Showing posts with label sectors. Show all posts
Showing posts with label sectors. Show all posts

Privatization Is Not the Answer for Government

Australia is going down the same road as the British by privatizing public resources. There is a major problem with this economic theory. That is, that once resource are sold and the money is used to pay off debt it cannot be sold again. When railways, electricity and water are privatized they are no longer under public control. Ordinary people are at the mercy of private enterprise who have been shown to continually increase charges beyond what citizens can bear.

This is the cold reality of what the future will be like.

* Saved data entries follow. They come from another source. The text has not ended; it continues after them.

File: src/rtl/csr_cmt.sv
// Commit-side CSR controller: performs CSR read/write, raises trap/ertn pulses, flushes and
// offers a redirect PC to fetch. Optional interrupt sampling under `CSR_CMT_INT_EN`.
module csr_cmt #(
    parameter logic [31:0] RESET_PC = 32'h1c000000
) (
    input  logic        clk,
    input  logic        resetn,
    input  logic        wb_valid,
    output logic        wb_ready,
    input  logic [2:0]  wb_op,
    input  logic [13:0] wb_csr_num,
    input  logic [31:0] wb_rj,
    input  logic [31:0] wb_rd,
    input  logic [31:0] wb_pc,
    input  logic [31:0] wb_vaddr,
    input  logic        wb_ex_req,
    input  logic [5:0]  wb_ecode_req,
    input  logic [8:0]  wb_esubcode_req,
    output logic        csr_re,
    output logic        csr_we,
    output logic [13:0] csr_num,
    output logic [31:0] csr_wmask,
    output logic [31:0] csr_wvalue,
    input  logic [31:0] csr_rvalue,
    output logic        wb_ex,
    output logic        ertn_flush,
    output logic [31:0] cmt_pc,
    output logic [31:0] cmt_vaddr,
    output logic [5:0]  cmt_ecode,
    output logic [8:0]  cmt_esubcode,
    input  logic        has_int,
    input  logic [31:0] ex_entry,
    input  logic [31:0] ertn_entry,
    output logic        rf_we,
    output logic [31:0] rf_wdata,
    output logic        flush,
    output logic        redirect_valid,
    output logic [31:0] redirect_pc,
    input  logic        redirect_ready
);

    typedef enum logic [2:0] {StIdle, StAcc, StTrap, StRet, StRedir} state_e;

    state_e      state_q;
    logic        ready_q;
    logic        csr_re_q, csr_we_q, rf_we_q, wb_ex_q, ertn_flush_q, flush_q;
    logic [13:0] csr_num_q;
    logic [31:0] csr_wmask_q, csr_wvalue_q;
    logic [31:0] cmt_pc_q, cmt_vaddr_q;
    logic [5:0]  cmt_ecode_q;
    logic [8:0]  cmt_esubcode_q;
    logic        redirect_valid_q;
    logic [31:0] redirect_pc_q;
    logic        int_q;

`ifdef CSR_CMT_INT_EN
    always_ff @(posedge clk or negedge resetn) begin
        if (!resetn) begin
            int_q <= 1'b0;
        end else if (state_q == StIdle) begin
            int_q <= has_int;
        end
    end
`else
    logic unused_has_int;
    assign int_q          = 1'b0;
    assign unused_has_int = has_int;
`endif

    always_ff @(posedge clk or negedge resetn) begin
        if (!resetn) begin
            state_q          <= StIdle;
            ready_q          <= 1'b0;
            csr_re_q         <= 1'b0;
            csr_we_q         <= 1'b0;
            rf_we_q          <= 1'b0;
            wb_ex_q          <= 1'b0;
            ertn_flush_q     <= 1'b0;
            flush_q          <= 1'b0;
            csr_num_q        <= 14'h0;
            csr_wmask_q      <= 32'h0;
            csr_wvalue_q     <= 32'h0;
            cmt_pc_q         <= 32'h0;
            cmt_vaddr_q      <= 32'h0;
            cmt_ecode_q      <= 6'h0;
            cmt_esubcode_q   <= 9'h0;
            redirect_valid_q <= 1'b0;
            redirect_pc_q    <= RESET_PC;
        end else begin
            // Pulses last exactly one cycle unless re-armed below.
            csr_re_q     <= 1'b0;
            csr_we_q     <= 1'b0;
            rf_we_q      <= 1'b0;
            wb_ex_q      <= 1'b0;
            ertn_flush_q <= 1'b0;
            flush_q      <= 1'b0;
            csr_wmask_q  <= 32'h0;
            csr_wvalue_q <= 32'h0;
            unique case (state_q)
                StIdle: begin
                    ready_q <= 1'b1;
                    if (wb_valid && ready_q) begin
                        csr_num_q <= wb_csr_num;
                        if (int_q || wb_ex_req) begin
                            state_q        <= StTrap;
                            ready_q        <= 1'b0;
                            wb_ex_q        <= 1'b1;
                            flush_q        <= 1'b1;
                            cmt_pc_q       <= wb_pc;
                            cmt_vaddr_q    <= wb_vaddr;
                            cmt_ecode_q    <= int_q ? 6'h00 : wb_ecode_req;
                            cmt_esubcode_q <= int_q ? 9'h000 : wb_esubcode_req;
                        end else begin
                            unique case (wb_op)
                                3'd1: begin
                                    state_q  <= StAcc;
                                    ready_q  <= 1'b0;
                                    csr_re_q <= 1'b1;
                                    rf_we_q  <= 1'b1;
                                end
                                3'd2, 3'd3: begin
                                    state_q       <= StAcc;
                                    ready_q       <= 1'b0;
                                    csr_re_q      <= 1'b1;
                                    rf_we_q       <= 1'b1;
                                    csr_we_q      <= 1'b1;
                                    flush_q       <= 1'b1;
                                    csr_wmask_q   <= (wb_op == 3'd2) ? 32'hffffffff : wb_rj;
                                    csr_wvalue_q  <= wb_rd;
                                    redirect_pc_q <= wb_pc + 32'd4;
                                end
                                3'd4: begin
                                    state_q      <= StRet;
                                    ready_q      <= 1'b0;
                                    ertn_flush_q <= 1'b1;
                                    flush_q      <= 1'b1;
                                end
                                default: ;
                            endcase
                        end
                    end
                end
                StAcc: begin
                    // A CSR write changes machine state, so refetch from pc+4.
                    state_q          <= flush_q ? StRedir : StIdle;
                    ready_q          <= !flush_q;
                    redirect_valid_q <= flush_q;
                end
                StTrap: begin
                    state_q          <= StRedir;
                    redirect_pc_q    <= ex_entry;
                    redirect_valid_q <= 1'b1;
                end
                StRet: begin
                    state_q          <= StRedir;
                    redirect_pc_q    <= ertn_entry;
                    redirect_valid_q <= 1'b1;
                end
                StRedir: begin
                    if (redirect_ready) begin
                        state_q          <= StIdle;
                        ready_q          <= 1'b1;
                        redirect_valid_q <= 1'b0;
                        redirect_pc_q    <= RESET_PC;
                    end
                end
                default: begin
                    state_q <= StIdle;
                end
            endcase
        end
    end

    assign wb_ready       = ready_q;
    assign csr_re         = csr_re_q;
    assign csr_we         = csr_we_q;
    assign csr_num        = csr_num_q;
    assign csr_wmask      = csr_wmask_q;
    assign csr_wvalue     = csr_wvalue_q;
    assign wb_ex          = wb_ex_q;
    assign ertn_flush     = ertn_flush_q;
    assign cmt_pc         = cmt_pc_q;
    assign cmt_vaddr      = cmt_vaddr_q;
    assign cmt_ecode      = cmt_ecode_q;
    assign cmt_esubcode   = cmt_esubcode_q;
    assign rf_we          = rf_we_q;
    assign rf_wdata       = rf_we_q ? csr_rvalue : 32'h0;
    assign flush          = flush_q;
    assign redirect_valid = redirect_valid_q;
    assign redirect_pc    = redirect_pc_q;

endmodule

File: config.mk
export PLATFORM = sky130hd
export DESIGN_NAME = csr_cmt
export DESIGN_NICKNAME = d
export VERILOG_FILES = /design/src/rtl/csr_cmt.sv
export SDC_FILE = /design/constraint.sdc
export NUM_CORES = 1
export LEC_CHECK = 0
export CAP_MARGIN = 40
export CORE_AREA = 2 2 194 196
export CTS_CLUSTER_DIAMETER = 80
export DETAILED_ROUTE_END_ITERATION = 10
export DIE_AREA = 0 0 196 198
export SLEW_MARGIN = 20
export SYNTH_ARGS = -nofsm -noshare
export SYNTH_HDL_FRONTEND = slang
export SYNTH_SLANG_ARGS = --single-unit
File: constraint.sdc
create_clock -name clk -period 4.35 [get_ports clk]
set_clock_uncertainty 0.2 [all_clocks]
set_input_delay 0.87 -clock clk [delete_from_list [all_inputs] [get_ports clk]]
set_output_delay 0.87 -clock clk [all_outputs]
set_load 0.005 [all_outputs]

Politicians of the right have put faith in private enterprise for a century or more. The trickle down benefits of wealth are shown to be completely wrong. The riches of nations is still being consolidated into fewer hands. The poorer are poorer still. Despite consumer goods being widespread, very few can afford a Ferrari. Millionaires have been superseded by billionaires. And the these consumers of all things monetary still want more.

When services are outsourced to the private sector there is one significant effect - wages and conditions get worse for lower-paid workers. Casual and part-time employment becomes the norm. The Premier of Queensland is stripping the public sector of "unneeded" departments. This has personally affected me. My son was dismissed after more than ten years of loyal service when his department was closed. Now the state government has to pay enormous costs to private industry to obtain these necessary service and the debt has not been reduced.

Like the nonexistent trickle down effect it is faith not economics. Some things still need to be kept in public hands. Are we going to have toll roads everywhere with road taxes payable to private companies? This will definitely not happen. Water supply is too important to be privatised. It is best handled by councils as local monopolies. The present experiment of having separate bodies manage water will fail in the end. It will go back to councils.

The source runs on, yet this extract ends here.